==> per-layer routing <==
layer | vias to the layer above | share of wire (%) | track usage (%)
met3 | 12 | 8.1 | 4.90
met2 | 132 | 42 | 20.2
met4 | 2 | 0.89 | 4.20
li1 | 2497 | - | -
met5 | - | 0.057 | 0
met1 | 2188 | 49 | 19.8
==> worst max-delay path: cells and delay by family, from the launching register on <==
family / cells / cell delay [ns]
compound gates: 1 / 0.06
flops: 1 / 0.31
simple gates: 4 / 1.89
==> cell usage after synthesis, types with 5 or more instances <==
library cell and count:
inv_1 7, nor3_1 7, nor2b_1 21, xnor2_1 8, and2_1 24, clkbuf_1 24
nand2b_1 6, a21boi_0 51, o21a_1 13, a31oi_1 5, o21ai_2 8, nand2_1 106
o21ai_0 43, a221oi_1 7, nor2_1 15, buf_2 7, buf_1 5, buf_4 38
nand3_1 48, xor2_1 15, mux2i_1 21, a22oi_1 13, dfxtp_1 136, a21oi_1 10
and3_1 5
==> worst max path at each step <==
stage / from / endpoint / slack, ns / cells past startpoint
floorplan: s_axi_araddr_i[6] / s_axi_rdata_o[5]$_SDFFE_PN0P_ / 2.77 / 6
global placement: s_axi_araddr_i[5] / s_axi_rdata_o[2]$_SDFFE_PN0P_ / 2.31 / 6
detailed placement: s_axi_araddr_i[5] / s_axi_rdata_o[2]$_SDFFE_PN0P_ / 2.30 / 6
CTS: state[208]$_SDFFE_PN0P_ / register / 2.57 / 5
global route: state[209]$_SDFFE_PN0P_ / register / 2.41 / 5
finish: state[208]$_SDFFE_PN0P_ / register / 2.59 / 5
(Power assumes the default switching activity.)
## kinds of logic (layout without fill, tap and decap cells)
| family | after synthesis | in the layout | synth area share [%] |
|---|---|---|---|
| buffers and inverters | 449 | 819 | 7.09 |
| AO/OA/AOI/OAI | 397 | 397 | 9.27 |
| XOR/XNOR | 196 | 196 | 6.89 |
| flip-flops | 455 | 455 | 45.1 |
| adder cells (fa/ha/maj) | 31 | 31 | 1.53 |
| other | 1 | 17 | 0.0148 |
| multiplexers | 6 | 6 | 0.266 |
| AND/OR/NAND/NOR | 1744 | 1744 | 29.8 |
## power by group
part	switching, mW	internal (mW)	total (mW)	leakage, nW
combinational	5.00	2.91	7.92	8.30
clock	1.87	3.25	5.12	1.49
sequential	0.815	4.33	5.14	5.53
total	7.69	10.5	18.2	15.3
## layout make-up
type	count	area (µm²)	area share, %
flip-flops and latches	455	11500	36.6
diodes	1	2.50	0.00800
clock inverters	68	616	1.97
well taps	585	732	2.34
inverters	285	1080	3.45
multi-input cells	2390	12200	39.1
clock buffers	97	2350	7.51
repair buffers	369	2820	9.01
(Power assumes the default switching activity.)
## src/sfr_bank_pkg.sv

```systemverilog
// Constants, field positions and state layout of the special register bank.
// Assumes a 4-bit core that reaches the bank through a nibble-wide port.
package sfr_bank_pkg;

    // ------------------------------------------------------------------
    // Register addresses
    // ------------------------------------------------------------------
    localparam logic [4:0] ADDR_STATUS    = 5'h00;
    localparam logic [4:0] ADDR_PORT_DIR  = 5'h02;
    localparam logic [4:0] ADDR_PORT_DATA = 5'h03;
    localparam logic [4:0] ADDR_SCRATCH_A = 5'h07;
    localparam logic [4:0] ADDR_SMP_LOW   = 5'h08;
    localparam logic [4:0] ADDR_AUD_CTRL  = 5'h09;
    localparam logic [4:0] ADDR_SMP_MID   = 5'h0A;
    localparam logic [4:0] ADDR_SMP_TOP   = 5'h0B;
    localparam logic [4:0] ADDR_SCRATCH_B = 5'h0F;
    localparam logic [4:0] ADDR_FMT_CTRL  = 5'h11;
    localparam logic [4:0] ADDR_ROM_A0    = 5'h18;
    localparam logic [4:0] ADDR_ROM_A1    = 5'h19;
    localparam logic [4:0] ADDR_ROM_A2    = 5'h1A;
    localparam logic [4:0] ADDR_ROM_A3    = 5'h1B;
    localparam logic [4:0] ADDR_ROM_DLOW  = 5'h1C;
    localparam logic [4:0] ADDR_ROM_DHIGH = 5'h1D;
    localparam logic [4:0] ADDR_BITOP_MAX = 5'h0F;

    // ------------------------------------------------------------------
    // Field positions
    // ------------------------------------------------------------------
    localparam int BIT_ZERO   = 0;
    localparam int BIT_CARRY  = 1;
    localparam int BIT_IRQ    = 2;
    localparam int BIT_PIN0   = 0;
    localparam int BIT_PIN3   = 3;
    localparam int BIT_AUD_EN = 0;
    localparam int BIT_GIE    = 1;
    localparam int BIT_TWOS   = 1;
    localparam int BIT_HYST   = 2;

    // ------------------------------------------------------------------
    // Reset values and widths
    // ------------------------------------------------------------------
    localparam logic [3:0]  NIB_RESET  = 4'h0;
    localparam logic [3:0]  NIB_ZERO   = 4'h0;
    localparam logic [11:0] SMP_ZERO   = 12'h000;
    localparam int          SMP_W      = 12;

    // Sample resolution selected by the option straps
    typedef enum logic [2:0] {
        RES_8  = 3'b001,
        RES_10 = 3'b010,
        RES_12 = 3'b100
    } res_mode_t;

    // Core access to the bank
    typedef struct packed {
        logic [4:0] addr;
        logic       rd;
        logic       wr;
        logic [3:0] wdata;
        logic       bit_op;
        logic       bit_val;
        logic [1:0] bit_idx;
        logic       bit_indirect;
    } sfr_req_t;

    // Whole state of the bank
    typedef struct packed {
        logic [1:0]        pin0_sync;
        logic [1:0]        pin3_sync;
        logic [3:0]        status;
        logic [3:0]        port_dir;
        logic [3:0]        port_out;
        logic [3:0]        scratch_a;
        logic [3:0]        scratch_b;
        logic [3:0]        smp_low;
        logic [3:0]        smp_mid;
        logic [3:0]        smp_top;
        logic [3:0]        aud_ctrl;
        logic [3:0]        fmt_ctrl;
        logic [15:0]       rom_addr;
        logic [3:0]        rd_data;
        logic [SMP_W-1:0]  sample;
        logic              wdog_kick;
    } state_t;

endpackage

```

## src/speech_mcu_sfr_bank.sv

```systemverilog
// Special function register bank, nibbles 00H to 1FH, of a 4-bit speech core.
// Assumes the core drives one access per cycle and computes ALU flag results
// itself; pins arrive asynchronously, options and ROM data on clk.
//
// Summary of operation
// - Every register except 08H, 0AH and 0BH, which read 0000, serves as operand of load, arithmetic, logic and rotate ops.
// - Direct bit set/clear works only at 00H-0FH; higher needs indirect.
// - Status: bit2 audio irq flag, bit1 carry, bit0 zero, bit3 reserved.
// - Direction bits 3 and 0: 1 output, 0 input; reset 0000.
// - Port data read gives pin levels; write loads output latches.
// - 07H and 0FH are plain scratch nibbles.
// - 10-bit mode: 08H bits 3:2 are sample bits 1:0.
// - 12-bit mode: 08H is sample bits 3:0.
// - 0AH gives sample bits 3:0, 5:2 or 7:4 by mode.
// - 0BH gives sample bits 7:4, 9:6 or 11:8 by mode.
// - Bit 3 of 0BH is the sample sign, 1 negative.
// - 09H bit0 enables audio output, resets 0; bits 3:2 reserved.
// - 09H bit1 is global interrupt enable gating requests.
// - 11H bit1 picks two's complement or sign-magnitude; reset 0000.
// - 11H bit2 enables hysteresis on both pin inputs.
// - 18H-1BH form the 16-bit data ROM address, 18H lowest.
// - 1CH reads ROM byte low nibble, 1DH the high nibble.
// - Write to 1DH restarts watchdog when the watchdog option is on.
`timescale 1ns/1ps

module speech_mcu_sfr_bank (
    input  wire logic                      clk,
    input  wire logic                      rst_n,
    input  wire sfr_bank_pkg::sfr_req_t    req,
    input  wire logic                      flag_upd,
    input  wire logic                      carry_in,
    input  wire logic                      zero_in,
    input  wire logic                      audio_event,
    input  wire logic                      irq_taken,
    input  wire logic                      irq_return,
    input  wire logic                      ten_bit_option,
    input  wire logic                      twelve_bit_option,
    input  wire logic                      wdog_option,
    input  wire logic [7:0]                rom_data,
    input  wire logic                      port_pin_zero_in,
    input  wire logic                      port_pin_three_in,
    output logic [3:0]                     rd_data,
    output logic                           carry_flag,
    output logic                           zero_flag,
    output logic                           irq_request,
    output logic                           audio_out_enable,
    output logic                           twos_complement_select,
    output logic                           hysteresis_input_enable,
    output logic [sfr_bank_pkg::SMP_W-1:0] sample_word,
    output logic                           sample_sign_bit,
    output logic [15:0]                    rom_addr,
    output logic                           wdog_kick,
    output logic                           port_pin_zero_out,
    output logic                           port_pin_zero_oe,
    output logic                           port_pin_three_out,
    output logic                           port_pin_three_oe
);
    import sfr_bank_pkg::*;

    // ------------------------------------------------------------------
    // Reset release
    // ------------------------------------------------------------------
    logic [1:0] rst_sync_ff;
    logic       srst_n;

    // Asserts at once, releases after two edges
    always_ff @(posedge clk or negedge rst_n) begin
        if (!rst_n) begin
            rst_sync_ff <= 2'b00;
        end else begin
            rst_sync_ff <= {rst_sync_ff[0], 1'b1};
        end
    end
    assign srst_n = rst_sync_ff[1];

    // ------------------------------------------------------------------
    // State
    // ------------------------------------------------------------------
    state_t    st_ff;
    state_t    nxt_st;
    res_mode_t res_mode;
    logic [3:0] cur_val;
    logic [3:0] wr_val;
    logic       wr_en;
    logic       bit_ok;
    logic [3:0] pin_nib;

    // Resolution from the option straps
    always_comb begin
        if (twelve_bit_option) begin
            res_mode = RES_12;
        end else if (ten_bit_option) begin
            res_mode = RES_10;
        end else begin
            res_mode = RES_8;
        end
    end

    // Pin levels as the port data nibble sees them
    always_comb begin
        pin_nib           = NIB_ZERO;
        pin_nib[BIT_PIN0] = st_ff.pin0_sync[1];
        pin_nib[BIT_PIN3] = st_ff.pin3_sync[1];
    end

    // Read value of the addressed nibble, used by reads and bit ops
    always_comb begin
        unique case (req.addr)
            ADDR_STATUS:    cur_val = st_ff.status;
            ADDR_PORT_DIR:  cur_val = st_ff.port_dir;
            ADDR_PORT_DATA: cur_val = pin_nib;
            ADDR_SCRATCH_A: cur_val = st_ff.scratch_a;
            ADDR_AUD_CTRL:  cur_val = st_ff.aud_ctrl;
            ADDR_SCRATCH_B: cur_val = st_ff.scratch_b;
            ADDR_FMT_CTRL:  cur_val = st_ff.fmt_ctrl;
            ADDR_ROM_A0:    cur_val = st_ff.rom_addr[3:0];
            ADDR_ROM_A1:    cur_val = st_ff.rom_addr[7:4];
            ADDR_ROM_A2:    cur_val = st_ff.rom_addr[11:8];
            ADDR_ROM_A3:    cur_val = st_ff.rom_addr[15:12];
            ADDR_ROM_DLOW:  cur_val = rom_data[3:0];
            ADDR_ROM_DHIGH: cur_val = rom_data[7:4];
            default:        cur_val = NIB_ZERO;
        endcase
    end

    // Plain writes, or read-modify-write for a single-bit op
    always_comb begin
        bit_ok = req.bit_indirect || (req.addr <= ADDR_BITOP_MAX);
        wr_val = req.wdata;
        wr_en  = req.wr;
        if (req.bit_op) begin
            wr_val               = cur_val;
            wr_val[req.bit_idx]  = req.bit_val;
            wr_en                = bit_ok;
        end
    end

    // Next state
    always_comb begin
        nxt_st           = st_ff;
        nxt_st.pin0_sync = {st_ff.pin0_sync[0], port_pin_zero_in};
        nxt_st.pin3_sync = {st_ff.pin3_sync[0], port_pin_three_in};
        nxt_st.wdog_kick = 1'b0;

        // Read data latched on a read strobe
        if (req.rd) begin
            nxt_st.rd_data = cur_val;
        end

        // Register writes
        if (wr_en) begin
            unique case (req.addr)
                ADDR_STATUS: begin
                    nxt_st.status[BIT_IRQ]   = wr_val[BIT_IRQ];
                    nxt_st.status[BIT_CARRY] = wr_val[BIT_CARRY];
                    nxt_st.status[BIT_ZERO]  = wr_val[BIT_ZERO];
                end
                ADDR_PORT_DIR: begin
                    nxt_st.port_dir[BIT_PIN0] = wr_val[BIT_PIN0];
                    nxt_st.port_dir[BIT_PIN3] = wr_val[BIT_PIN3];
                end
                ADDR_PORT_DATA: begin
                    nxt_st.port_out[BIT_PIN0] = wr_val[BIT_PIN0];
                    nxt_st.port_out[BIT_PIN3] = wr_val[BIT_PIN3];
                end
                ADDR_SCRATCH_A: nxt_st.scratch_a = wr_val;
                ADDR_SCRATCH_B: nxt_st.scratch_b = wr_val;
                ADDR_SMP_LOW:   nxt_st.smp_low   = wr_val;
                ADDR_SMP_MID:   nxt_st.smp_mid   = wr_val;
                ADDR_SMP_TOP:   nxt_st.smp_top   = wr_val;
                ADDR_AUD_CTRL: begin
                    nxt_st.aud_ctrl[BIT_AUD_EN] = wr_val[BIT_AUD_EN];
                    nxt_st.aud_ctrl[BIT_GIE]    = wr_val[BIT_GIE];
                end
                ADDR_FMT_CTRL: begin
                    nxt_st.fmt_ctrl[BIT_TWOS] = wr_val[BIT_TWOS];
                    nxt_st.fmt_ctrl[BIT_HYST] = wr_val[BIT_HYST];
                end
                ADDR_ROM_A0:    nxt_st.rom_addr[3:0]   = wr_val;
                ADDR_ROM_A1:    nxt_st.rom_addr[7:4]   = wr_val;
                ADDR_ROM_A2:    nxt_st.rom_addr[11:8]  = wr_val;
                ADDR_ROM_A3:    nxt_st.rom_addr[15:12] = wr_val;
                ADDR_ROM_DHIGH: nxt_st.wdog_kick = wdog_option;
                default: ;
            endcase
        end

        // Core flag results override a software write of the same cycle
        if (flag_upd) begin
            nxt_st.status[BIT_CARRY] = carry_in;
            nxt_st.status[BIT_ZERO]  = zero_in;
        end

        // Interrupt entry drops, return restores the global enable
        if (irq_taken) begin
            nxt_st.aud_ctrl[BIT_GIE] = 1'b0;
        end else if (irq_return) begin
            nxt_st.aud_ctrl[BIT_GIE] = 1'b1;
        end

        // Sample event sets the flag, winning over a clear; entry keeps it
        if (audio_event) begin
            nxt_st.status[BIT_IRQ] = 1'b1;
        end

        // Sample word assembled for the selected resolution
        nxt_st.sample = SMP_ZERO;
        unique case (res_mode)
            RES_8:  nxt_st.sample[7:0]  = {nxt_st.smp_top, nxt_st.smp_mid};
            RES_10: nxt_st.sample[9:0]  = {nxt_st.smp_top, nxt_st.smp_mid,
                                           nxt_st.smp_low[3:2]};
            RES_12: nxt_st.sample[11:0] = {nxt_st.smp_top, nxt_st.smp_mid,
                                           nxt_st.smp_low};
        endcase
    end

    // State register
    always_ff @(posedge clk or negedge srst_n) begin
        if (!srst_n) begin
            st_ff <= '0;
        end else begin
            st_ff <= nxt_st;
        end
    end

    // ------------------------------------------------------------------
    // Outputs
    // ------------------------------------------------------------------
    assign rd_data                 = st_ff.rd_data;
    assign carry_flag              = st_ff.status[BIT_CARRY];
    assign zero_flag               = st_ff.status[BIT_ZERO];
    assign irq_request             = st_ff.status[BIT_IRQ] & st_ff.aud_ctrl[BIT_GIE];
    assign audio_out_enable        = st_ff.aud_ctrl[BIT_AUD_EN];
    assign twos_complement_select  = st_ff.fmt_ctrl[BIT_TWOS];
    assign hysteresis_input_enable = st_ff.fmt_ctrl[BIT_HYST];
    assign sample_word             = st_ff.sample;
    assign sample_sign_bit         = st_ff.smp_top[3];
    assign rom_addr                = st_ff.rom_addr;
    assign wdog_kick               = st_ff.wdog_kick;
    assign port_pin_zero_out       = st_ff.port_out[BIT_PIN0];
    assign port_pin_zero_oe        = st_ff.port_dir[BIT_PIN0];
    assign port_pin_three_out      = st_ff.port_out[BIT_PIN3];
    assign port_pin_three_oe       = st_ff.port_dir[BIT_PIN3];
endmodule

```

-.-.-

The string "gates" appears in some lines of the material. Report how many, and nothing more.

Answer space
2